**Task item**
Among the lines below, return each one that contains the word "only".

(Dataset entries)
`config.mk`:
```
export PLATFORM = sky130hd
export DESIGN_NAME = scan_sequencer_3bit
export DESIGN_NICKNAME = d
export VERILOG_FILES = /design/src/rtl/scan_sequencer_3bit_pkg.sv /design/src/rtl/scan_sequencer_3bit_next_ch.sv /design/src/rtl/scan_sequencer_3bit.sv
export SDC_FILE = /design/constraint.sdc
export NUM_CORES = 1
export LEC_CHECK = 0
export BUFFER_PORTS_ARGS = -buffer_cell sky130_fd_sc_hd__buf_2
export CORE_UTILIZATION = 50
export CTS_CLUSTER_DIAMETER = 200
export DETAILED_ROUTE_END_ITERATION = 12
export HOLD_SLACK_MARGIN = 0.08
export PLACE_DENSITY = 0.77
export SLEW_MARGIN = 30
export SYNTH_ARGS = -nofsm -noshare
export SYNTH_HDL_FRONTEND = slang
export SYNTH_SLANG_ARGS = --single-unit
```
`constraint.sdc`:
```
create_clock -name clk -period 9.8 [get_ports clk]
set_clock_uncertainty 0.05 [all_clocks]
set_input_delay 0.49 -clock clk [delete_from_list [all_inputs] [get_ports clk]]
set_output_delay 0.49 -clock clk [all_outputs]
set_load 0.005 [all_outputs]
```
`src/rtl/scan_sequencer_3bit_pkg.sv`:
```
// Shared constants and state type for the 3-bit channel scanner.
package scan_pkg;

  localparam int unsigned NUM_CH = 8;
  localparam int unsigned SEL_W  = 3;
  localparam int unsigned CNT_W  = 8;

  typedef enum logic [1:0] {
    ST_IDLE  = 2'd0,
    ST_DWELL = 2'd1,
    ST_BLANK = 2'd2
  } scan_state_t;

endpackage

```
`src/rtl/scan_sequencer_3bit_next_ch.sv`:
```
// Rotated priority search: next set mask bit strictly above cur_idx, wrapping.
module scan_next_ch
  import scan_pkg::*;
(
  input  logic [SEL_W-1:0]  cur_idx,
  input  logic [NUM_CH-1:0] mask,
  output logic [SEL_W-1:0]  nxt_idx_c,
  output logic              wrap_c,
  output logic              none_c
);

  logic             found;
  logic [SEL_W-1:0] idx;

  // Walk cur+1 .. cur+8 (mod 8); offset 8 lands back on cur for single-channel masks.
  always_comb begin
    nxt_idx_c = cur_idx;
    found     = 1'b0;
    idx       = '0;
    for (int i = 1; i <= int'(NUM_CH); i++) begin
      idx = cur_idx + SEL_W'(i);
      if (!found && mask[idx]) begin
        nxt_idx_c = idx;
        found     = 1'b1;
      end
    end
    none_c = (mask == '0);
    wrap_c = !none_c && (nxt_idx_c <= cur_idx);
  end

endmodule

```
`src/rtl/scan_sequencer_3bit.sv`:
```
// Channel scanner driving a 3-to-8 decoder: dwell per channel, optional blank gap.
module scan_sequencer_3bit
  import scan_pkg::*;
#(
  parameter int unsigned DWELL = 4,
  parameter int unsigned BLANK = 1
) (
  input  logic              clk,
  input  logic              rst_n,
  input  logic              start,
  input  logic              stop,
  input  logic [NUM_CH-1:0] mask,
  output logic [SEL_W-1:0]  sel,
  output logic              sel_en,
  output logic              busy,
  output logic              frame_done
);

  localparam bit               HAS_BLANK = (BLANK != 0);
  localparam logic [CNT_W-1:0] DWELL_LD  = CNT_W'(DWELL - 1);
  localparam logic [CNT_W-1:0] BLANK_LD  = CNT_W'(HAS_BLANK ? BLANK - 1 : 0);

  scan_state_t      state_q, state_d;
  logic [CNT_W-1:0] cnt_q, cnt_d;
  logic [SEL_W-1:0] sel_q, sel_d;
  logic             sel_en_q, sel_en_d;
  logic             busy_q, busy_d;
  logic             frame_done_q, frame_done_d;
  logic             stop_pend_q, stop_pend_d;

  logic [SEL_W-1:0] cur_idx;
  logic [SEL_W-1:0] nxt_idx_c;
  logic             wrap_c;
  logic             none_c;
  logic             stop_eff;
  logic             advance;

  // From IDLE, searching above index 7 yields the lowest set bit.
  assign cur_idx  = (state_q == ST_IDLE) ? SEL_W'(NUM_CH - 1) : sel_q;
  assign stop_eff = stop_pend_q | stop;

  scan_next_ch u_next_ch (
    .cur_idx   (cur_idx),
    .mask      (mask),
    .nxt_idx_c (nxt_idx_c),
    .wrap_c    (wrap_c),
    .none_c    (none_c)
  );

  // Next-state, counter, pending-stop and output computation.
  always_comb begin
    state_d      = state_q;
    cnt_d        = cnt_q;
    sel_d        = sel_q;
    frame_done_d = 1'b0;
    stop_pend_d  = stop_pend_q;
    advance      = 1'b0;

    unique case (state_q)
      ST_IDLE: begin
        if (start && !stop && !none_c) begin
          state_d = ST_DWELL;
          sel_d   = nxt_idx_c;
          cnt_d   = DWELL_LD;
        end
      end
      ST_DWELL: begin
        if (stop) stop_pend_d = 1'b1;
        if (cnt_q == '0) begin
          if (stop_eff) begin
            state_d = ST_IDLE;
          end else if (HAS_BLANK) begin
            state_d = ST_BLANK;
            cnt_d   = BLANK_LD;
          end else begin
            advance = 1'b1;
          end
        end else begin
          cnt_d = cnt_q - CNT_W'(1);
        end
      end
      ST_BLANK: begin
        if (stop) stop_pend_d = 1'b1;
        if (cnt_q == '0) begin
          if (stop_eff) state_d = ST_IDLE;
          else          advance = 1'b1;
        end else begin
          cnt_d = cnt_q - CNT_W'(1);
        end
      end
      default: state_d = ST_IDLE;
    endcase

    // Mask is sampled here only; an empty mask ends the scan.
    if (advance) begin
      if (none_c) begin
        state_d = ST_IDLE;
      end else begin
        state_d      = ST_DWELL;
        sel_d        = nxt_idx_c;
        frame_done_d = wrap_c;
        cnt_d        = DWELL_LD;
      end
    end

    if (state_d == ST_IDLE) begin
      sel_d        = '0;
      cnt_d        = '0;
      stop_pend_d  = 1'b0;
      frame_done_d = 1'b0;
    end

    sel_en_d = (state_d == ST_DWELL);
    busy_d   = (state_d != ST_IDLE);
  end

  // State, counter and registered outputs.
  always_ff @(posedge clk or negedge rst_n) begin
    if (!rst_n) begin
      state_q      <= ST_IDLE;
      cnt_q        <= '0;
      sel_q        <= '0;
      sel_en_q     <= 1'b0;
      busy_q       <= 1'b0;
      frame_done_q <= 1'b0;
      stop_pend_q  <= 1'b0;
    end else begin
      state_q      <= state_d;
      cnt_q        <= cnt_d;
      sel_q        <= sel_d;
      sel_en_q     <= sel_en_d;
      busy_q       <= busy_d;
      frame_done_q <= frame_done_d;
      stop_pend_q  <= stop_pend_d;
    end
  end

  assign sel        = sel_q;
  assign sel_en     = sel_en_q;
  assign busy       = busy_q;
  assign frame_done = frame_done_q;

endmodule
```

---

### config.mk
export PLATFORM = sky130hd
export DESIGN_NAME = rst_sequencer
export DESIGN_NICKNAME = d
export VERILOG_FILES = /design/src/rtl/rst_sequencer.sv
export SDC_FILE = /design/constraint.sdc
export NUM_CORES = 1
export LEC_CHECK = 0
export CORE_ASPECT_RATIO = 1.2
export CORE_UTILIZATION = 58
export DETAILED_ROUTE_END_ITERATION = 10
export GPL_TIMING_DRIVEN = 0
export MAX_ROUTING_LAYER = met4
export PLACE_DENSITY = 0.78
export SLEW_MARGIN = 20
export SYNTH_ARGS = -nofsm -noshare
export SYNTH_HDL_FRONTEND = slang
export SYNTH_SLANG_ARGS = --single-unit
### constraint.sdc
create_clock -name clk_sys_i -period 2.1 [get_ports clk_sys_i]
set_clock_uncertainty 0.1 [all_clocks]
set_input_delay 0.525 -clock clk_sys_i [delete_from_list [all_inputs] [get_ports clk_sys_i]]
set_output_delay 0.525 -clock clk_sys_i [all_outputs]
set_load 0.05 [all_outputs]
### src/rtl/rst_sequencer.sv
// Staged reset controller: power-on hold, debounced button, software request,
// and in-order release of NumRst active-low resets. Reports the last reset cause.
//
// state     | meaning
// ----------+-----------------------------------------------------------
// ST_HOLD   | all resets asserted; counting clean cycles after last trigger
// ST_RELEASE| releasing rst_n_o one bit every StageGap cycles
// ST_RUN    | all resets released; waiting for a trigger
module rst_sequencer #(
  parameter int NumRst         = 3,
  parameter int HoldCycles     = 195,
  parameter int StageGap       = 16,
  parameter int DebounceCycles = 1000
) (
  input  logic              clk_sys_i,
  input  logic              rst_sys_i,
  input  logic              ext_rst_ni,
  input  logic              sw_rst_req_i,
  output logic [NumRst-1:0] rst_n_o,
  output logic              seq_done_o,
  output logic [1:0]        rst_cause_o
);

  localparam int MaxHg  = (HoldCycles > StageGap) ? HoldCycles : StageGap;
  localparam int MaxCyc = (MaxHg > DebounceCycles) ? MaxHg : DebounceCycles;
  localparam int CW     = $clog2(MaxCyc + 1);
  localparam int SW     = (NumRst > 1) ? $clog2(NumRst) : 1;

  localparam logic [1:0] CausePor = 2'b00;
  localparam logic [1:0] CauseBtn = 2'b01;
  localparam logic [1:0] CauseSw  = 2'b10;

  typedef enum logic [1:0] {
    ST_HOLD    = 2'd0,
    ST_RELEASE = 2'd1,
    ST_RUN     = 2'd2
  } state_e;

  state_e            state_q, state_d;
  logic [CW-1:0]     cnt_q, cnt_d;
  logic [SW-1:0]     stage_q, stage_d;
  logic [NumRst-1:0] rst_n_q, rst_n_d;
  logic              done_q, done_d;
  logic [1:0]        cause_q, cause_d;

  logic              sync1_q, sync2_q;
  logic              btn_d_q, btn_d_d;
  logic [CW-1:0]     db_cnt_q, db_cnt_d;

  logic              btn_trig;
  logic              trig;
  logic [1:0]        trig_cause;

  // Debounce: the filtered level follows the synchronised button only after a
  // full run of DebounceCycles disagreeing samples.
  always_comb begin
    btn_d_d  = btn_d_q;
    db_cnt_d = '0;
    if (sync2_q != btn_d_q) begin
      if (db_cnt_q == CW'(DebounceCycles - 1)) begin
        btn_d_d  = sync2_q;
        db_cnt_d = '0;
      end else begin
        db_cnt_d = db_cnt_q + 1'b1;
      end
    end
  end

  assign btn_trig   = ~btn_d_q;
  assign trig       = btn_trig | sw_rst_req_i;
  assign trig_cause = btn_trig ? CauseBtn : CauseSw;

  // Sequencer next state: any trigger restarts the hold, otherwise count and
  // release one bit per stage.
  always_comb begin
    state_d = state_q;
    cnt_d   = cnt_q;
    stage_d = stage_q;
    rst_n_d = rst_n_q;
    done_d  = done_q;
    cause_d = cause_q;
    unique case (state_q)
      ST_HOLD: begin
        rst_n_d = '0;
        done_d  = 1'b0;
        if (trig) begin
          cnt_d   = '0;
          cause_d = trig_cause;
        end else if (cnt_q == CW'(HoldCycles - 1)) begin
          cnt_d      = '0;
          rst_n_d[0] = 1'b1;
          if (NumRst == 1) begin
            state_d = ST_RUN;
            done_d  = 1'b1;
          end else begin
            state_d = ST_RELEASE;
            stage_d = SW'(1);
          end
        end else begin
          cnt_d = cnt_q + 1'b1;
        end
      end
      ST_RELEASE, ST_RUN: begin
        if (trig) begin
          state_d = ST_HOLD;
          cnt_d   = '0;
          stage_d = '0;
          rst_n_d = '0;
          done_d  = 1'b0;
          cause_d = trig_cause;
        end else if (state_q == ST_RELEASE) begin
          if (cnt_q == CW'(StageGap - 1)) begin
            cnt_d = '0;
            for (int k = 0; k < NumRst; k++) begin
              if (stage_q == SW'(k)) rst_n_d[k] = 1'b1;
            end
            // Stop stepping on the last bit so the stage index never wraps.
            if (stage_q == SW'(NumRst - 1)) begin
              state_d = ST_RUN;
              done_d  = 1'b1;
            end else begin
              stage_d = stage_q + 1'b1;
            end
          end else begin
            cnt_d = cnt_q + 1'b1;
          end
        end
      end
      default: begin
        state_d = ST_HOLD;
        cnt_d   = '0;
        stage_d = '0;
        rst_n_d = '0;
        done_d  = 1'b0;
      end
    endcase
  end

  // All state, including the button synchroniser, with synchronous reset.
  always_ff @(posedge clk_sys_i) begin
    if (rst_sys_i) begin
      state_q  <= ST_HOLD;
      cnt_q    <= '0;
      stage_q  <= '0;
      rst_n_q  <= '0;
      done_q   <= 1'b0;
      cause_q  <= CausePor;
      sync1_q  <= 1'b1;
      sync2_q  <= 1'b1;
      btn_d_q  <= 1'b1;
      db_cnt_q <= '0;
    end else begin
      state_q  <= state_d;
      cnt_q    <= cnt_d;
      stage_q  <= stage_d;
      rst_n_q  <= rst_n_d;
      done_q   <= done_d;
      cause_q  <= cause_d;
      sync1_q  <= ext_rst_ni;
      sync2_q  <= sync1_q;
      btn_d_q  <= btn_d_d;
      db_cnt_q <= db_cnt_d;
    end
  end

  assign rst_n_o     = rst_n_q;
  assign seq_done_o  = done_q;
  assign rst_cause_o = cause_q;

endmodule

**Response to the task**
    // Mask is sampled here only; an empty mask ends the scan.
  // Debounce: the filtered level follows the synchronised button only after a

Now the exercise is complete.